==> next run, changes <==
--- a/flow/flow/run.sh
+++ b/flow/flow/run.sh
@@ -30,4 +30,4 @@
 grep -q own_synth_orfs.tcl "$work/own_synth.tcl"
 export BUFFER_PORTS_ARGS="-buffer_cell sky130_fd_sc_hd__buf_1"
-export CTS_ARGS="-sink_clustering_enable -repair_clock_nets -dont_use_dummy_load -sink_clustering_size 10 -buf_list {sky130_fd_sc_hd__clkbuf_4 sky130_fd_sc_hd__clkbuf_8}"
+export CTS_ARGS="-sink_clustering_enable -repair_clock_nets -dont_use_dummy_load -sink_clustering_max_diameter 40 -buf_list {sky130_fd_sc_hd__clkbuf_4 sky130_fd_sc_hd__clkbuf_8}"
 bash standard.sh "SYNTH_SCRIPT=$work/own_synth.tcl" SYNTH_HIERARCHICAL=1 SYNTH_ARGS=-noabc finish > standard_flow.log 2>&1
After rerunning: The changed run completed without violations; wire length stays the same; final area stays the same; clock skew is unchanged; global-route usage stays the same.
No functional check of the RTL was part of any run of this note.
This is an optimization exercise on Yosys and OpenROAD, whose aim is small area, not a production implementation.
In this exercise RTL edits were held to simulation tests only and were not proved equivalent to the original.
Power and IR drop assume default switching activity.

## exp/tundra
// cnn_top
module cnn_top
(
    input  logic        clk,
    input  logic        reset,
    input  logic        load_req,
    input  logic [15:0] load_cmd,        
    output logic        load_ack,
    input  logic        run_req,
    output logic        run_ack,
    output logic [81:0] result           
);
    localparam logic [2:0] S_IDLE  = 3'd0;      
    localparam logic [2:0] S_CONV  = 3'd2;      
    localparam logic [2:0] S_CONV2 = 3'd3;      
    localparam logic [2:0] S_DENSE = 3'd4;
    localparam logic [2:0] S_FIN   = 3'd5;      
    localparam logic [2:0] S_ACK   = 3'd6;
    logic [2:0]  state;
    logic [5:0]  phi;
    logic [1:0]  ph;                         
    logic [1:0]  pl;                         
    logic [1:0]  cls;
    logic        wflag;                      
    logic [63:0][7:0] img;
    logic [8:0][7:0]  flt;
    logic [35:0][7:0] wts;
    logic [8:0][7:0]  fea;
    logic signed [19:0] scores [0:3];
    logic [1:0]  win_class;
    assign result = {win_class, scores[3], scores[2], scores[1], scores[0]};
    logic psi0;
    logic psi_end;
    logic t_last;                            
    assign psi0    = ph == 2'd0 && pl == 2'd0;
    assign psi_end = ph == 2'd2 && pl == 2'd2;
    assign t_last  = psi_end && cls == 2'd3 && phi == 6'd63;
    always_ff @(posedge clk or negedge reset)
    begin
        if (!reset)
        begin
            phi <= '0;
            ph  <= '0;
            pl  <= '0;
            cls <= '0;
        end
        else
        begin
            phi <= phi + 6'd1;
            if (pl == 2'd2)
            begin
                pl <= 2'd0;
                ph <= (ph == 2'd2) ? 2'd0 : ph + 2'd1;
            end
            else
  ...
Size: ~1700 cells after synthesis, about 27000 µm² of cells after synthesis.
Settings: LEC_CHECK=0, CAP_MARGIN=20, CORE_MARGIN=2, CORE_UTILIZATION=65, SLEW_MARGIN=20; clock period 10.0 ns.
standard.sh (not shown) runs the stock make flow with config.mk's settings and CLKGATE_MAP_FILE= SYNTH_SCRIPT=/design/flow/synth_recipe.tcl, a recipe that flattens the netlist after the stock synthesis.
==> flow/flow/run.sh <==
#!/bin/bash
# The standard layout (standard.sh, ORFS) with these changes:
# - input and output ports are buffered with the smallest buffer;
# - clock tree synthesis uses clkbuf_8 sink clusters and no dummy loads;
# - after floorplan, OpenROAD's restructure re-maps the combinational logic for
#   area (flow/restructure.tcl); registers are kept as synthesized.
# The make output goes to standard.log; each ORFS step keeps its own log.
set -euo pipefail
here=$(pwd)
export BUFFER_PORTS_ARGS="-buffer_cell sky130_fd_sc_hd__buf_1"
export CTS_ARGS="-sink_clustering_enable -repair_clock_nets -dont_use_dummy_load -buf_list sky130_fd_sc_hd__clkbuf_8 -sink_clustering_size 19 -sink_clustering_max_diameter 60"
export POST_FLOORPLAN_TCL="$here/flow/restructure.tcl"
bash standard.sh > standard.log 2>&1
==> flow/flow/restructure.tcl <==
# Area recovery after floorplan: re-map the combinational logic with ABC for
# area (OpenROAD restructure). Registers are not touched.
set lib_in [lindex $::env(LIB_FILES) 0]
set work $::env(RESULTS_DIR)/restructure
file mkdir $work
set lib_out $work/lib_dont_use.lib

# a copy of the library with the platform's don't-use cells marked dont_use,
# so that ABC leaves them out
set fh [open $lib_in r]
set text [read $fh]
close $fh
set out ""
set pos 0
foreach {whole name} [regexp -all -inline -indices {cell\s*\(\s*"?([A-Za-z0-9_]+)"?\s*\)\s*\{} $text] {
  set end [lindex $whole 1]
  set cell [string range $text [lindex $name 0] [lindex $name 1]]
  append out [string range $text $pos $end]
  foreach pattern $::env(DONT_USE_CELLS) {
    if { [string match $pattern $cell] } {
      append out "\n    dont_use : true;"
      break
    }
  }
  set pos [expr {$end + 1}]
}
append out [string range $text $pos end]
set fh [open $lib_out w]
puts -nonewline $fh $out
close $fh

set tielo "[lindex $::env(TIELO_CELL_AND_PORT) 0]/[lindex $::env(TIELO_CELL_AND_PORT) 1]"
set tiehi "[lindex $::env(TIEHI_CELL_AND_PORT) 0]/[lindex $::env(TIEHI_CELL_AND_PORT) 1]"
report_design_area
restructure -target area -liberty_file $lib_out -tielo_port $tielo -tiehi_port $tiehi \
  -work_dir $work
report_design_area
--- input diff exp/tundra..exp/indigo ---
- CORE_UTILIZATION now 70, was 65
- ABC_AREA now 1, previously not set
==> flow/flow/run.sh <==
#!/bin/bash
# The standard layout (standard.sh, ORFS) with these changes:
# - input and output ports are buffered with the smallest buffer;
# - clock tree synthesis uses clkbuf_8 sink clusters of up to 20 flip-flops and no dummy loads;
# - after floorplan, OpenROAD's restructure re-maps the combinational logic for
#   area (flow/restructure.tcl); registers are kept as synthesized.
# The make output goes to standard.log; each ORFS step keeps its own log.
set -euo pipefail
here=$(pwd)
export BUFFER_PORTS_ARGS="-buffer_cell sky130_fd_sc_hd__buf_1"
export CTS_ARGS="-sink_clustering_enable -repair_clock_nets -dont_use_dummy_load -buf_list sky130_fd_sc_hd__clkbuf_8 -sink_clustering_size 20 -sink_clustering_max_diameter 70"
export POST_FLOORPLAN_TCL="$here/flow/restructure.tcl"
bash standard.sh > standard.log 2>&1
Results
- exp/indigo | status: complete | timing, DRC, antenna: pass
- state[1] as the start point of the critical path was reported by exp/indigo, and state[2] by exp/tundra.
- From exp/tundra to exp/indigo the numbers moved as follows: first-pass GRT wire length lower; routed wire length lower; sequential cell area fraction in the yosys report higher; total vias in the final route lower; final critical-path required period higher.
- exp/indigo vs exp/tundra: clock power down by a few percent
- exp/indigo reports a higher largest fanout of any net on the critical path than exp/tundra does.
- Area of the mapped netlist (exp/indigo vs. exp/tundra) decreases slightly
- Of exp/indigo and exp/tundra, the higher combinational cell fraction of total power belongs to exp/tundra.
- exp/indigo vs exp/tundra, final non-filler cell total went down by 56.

...

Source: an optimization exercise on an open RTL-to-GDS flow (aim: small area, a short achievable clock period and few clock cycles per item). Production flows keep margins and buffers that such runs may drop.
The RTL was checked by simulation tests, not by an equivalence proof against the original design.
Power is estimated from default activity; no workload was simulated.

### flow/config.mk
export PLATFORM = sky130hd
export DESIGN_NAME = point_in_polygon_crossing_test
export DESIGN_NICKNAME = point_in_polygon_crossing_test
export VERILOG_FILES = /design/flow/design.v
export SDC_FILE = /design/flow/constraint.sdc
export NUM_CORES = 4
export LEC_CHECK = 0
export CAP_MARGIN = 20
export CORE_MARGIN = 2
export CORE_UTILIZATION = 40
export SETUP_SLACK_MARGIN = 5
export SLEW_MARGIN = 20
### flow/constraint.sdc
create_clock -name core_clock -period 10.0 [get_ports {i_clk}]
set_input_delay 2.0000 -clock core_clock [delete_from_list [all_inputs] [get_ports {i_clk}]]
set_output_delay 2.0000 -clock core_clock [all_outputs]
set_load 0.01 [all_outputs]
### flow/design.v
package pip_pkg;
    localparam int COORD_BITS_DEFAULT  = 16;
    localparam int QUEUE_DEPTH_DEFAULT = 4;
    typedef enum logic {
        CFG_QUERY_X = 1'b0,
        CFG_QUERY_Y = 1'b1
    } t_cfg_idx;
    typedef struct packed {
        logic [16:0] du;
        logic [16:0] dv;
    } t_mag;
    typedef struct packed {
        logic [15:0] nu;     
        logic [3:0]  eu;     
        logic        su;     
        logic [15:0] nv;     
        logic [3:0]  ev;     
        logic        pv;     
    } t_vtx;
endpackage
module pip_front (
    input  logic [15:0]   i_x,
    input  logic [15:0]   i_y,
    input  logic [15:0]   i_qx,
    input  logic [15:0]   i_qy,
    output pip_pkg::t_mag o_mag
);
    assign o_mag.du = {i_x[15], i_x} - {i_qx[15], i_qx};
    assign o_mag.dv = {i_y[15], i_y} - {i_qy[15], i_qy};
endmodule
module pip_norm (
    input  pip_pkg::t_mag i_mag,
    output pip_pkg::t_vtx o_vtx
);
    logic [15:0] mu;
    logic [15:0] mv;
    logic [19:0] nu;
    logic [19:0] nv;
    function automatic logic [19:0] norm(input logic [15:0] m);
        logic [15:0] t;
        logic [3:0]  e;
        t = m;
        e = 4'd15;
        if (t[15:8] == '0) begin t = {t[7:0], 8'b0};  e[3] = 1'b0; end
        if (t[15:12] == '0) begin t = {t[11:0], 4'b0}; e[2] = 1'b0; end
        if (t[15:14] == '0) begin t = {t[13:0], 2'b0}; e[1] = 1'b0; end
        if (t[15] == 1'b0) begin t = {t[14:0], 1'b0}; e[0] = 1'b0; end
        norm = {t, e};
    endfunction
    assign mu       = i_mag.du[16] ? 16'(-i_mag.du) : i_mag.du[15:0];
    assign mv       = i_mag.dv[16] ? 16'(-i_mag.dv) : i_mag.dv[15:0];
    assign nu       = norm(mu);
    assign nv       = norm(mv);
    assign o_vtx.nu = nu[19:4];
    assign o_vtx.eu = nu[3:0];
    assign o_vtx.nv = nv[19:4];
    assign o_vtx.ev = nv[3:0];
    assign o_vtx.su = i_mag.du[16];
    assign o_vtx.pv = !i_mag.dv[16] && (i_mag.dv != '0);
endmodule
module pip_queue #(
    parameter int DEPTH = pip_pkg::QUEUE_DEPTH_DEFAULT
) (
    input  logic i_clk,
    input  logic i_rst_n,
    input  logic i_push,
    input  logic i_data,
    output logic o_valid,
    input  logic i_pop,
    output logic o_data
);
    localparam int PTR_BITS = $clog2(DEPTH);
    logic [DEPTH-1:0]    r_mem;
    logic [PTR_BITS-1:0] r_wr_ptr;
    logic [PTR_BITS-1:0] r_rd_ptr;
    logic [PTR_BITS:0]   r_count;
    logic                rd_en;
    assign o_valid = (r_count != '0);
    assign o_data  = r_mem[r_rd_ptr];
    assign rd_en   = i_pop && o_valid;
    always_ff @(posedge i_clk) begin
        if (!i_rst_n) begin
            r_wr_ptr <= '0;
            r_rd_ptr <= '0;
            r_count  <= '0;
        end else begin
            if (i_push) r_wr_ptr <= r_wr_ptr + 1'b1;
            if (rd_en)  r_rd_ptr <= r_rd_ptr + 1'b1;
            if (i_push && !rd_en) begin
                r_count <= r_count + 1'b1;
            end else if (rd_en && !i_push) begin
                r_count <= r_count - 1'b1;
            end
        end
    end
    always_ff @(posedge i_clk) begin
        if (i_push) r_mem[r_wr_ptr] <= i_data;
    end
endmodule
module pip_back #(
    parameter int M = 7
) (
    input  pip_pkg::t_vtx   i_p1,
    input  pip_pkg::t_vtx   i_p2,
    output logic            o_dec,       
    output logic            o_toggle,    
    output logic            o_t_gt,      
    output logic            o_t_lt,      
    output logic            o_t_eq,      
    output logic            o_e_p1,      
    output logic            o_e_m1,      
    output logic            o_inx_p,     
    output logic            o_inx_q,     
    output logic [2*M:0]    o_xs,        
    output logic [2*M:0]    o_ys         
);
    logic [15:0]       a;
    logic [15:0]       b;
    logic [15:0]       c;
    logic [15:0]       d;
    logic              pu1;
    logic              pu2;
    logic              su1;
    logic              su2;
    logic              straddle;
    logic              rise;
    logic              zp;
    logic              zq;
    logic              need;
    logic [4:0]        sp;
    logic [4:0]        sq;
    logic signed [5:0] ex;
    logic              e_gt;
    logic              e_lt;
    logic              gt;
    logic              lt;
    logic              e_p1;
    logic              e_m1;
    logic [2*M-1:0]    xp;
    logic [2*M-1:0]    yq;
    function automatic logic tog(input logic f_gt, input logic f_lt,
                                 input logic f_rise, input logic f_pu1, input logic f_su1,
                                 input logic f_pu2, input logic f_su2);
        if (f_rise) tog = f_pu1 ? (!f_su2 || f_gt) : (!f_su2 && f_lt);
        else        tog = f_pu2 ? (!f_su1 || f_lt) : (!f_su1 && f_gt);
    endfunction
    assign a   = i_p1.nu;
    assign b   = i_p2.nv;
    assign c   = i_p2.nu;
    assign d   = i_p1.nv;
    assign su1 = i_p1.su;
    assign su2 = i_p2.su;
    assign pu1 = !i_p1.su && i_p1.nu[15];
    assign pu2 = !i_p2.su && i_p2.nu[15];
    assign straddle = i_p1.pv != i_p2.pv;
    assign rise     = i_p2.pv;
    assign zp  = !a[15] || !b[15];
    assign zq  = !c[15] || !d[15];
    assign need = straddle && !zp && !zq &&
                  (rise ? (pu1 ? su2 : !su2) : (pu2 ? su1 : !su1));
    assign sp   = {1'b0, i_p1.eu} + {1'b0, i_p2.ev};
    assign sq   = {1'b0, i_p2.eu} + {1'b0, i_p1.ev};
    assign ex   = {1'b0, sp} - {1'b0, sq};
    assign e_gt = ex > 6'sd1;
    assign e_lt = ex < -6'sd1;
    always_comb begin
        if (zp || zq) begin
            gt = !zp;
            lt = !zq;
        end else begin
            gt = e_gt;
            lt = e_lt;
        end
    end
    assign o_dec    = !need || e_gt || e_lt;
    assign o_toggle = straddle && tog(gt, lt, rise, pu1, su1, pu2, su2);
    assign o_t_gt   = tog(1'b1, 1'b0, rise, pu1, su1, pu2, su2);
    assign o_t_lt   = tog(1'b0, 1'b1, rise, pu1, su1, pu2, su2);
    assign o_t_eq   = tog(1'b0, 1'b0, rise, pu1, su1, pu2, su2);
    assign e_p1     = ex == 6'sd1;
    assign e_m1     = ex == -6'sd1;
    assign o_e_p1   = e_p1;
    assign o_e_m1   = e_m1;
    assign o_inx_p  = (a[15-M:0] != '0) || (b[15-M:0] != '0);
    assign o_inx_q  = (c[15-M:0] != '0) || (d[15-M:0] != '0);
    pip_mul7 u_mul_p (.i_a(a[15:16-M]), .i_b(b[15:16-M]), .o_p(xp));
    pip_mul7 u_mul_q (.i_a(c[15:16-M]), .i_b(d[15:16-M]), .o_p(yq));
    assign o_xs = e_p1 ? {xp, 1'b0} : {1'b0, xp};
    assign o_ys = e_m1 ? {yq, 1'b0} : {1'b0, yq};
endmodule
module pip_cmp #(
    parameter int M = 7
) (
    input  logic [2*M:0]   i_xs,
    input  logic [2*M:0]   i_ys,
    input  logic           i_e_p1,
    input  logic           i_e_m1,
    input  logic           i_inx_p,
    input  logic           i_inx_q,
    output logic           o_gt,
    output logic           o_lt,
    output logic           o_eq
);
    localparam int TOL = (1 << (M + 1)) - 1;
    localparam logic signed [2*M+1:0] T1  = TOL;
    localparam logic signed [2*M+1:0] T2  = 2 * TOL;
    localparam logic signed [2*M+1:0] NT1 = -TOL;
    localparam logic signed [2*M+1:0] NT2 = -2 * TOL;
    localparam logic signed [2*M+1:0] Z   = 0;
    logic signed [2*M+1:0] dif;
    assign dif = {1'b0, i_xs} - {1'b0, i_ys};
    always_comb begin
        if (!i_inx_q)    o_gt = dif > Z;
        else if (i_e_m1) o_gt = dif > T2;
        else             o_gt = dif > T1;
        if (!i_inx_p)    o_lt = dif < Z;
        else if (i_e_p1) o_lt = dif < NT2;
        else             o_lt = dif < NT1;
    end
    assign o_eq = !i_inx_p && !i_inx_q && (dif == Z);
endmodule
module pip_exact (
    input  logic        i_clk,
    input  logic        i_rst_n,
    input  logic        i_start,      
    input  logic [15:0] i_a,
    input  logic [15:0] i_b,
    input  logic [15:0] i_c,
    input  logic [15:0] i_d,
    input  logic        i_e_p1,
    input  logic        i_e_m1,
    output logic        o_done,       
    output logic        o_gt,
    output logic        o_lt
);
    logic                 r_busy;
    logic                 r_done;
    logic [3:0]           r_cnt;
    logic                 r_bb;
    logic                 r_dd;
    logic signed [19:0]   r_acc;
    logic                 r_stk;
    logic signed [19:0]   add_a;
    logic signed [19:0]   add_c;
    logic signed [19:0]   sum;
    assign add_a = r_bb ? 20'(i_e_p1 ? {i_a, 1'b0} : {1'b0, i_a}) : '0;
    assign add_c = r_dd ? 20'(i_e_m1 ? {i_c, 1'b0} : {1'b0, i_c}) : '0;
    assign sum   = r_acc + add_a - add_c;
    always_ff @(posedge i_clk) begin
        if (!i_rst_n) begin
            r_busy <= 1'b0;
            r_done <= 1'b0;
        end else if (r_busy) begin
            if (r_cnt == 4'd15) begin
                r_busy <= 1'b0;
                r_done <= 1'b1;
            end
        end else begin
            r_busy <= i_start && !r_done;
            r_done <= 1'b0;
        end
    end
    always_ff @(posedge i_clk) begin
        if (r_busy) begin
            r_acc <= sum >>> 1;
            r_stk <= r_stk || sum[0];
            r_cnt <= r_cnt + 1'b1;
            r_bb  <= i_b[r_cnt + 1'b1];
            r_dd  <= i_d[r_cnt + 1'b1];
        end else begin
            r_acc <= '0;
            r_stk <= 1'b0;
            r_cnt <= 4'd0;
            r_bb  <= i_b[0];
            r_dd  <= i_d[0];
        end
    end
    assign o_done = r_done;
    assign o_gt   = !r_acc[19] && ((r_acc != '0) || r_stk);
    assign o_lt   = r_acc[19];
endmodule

> [Exercise goal]: Taking the entries above, write out exactly the lines starting with the line containing "next run, changes" and going on through the line containing "After rerunning: The", both included, and nothing else.

> [Response area]:
==> next run, changes <==
--- a/flow/flow/run.sh
+++ b/flow/flow/run.sh
@@ -30,4 +30,4 @@
 grep -q own_synth_orfs.tcl "$work/own_synth.tcl"
 export BUFFER_PORTS_ARGS="-buffer_cell sky130_fd_sc_hd__buf_1"
-export CTS_ARGS="-sink_clustering_enable -repair_clock_nets -dont_use_dummy_load -sink_clustering_size 10 -buf_list {sky130_fd_sc_hd__clkbuf_4 sky130_fd_sc_hd__clkbuf_8}"
+export CTS_ARGS="-sink_clustering_enable -repair_clock_nets -dont_use_dummy_load -sink_clustering_max_diameter 40 -buf_list {sky130_fd_sc_hd__clkbuf_4 sky130_fd_sc_hd__clkbuf_8}"
 bash standard.sh "SYNTH_SCRIPT=$work/own_synth.tcl" SYNTH_HIERARCHICAL=1 SYNTH_ARGS=-noabc finish > standard_flow.log 2>&1
After rerunning: The changed run completed without violations; wire length stays the same; final area stays the same; clock skew is unchanged; global-route usage stays the same.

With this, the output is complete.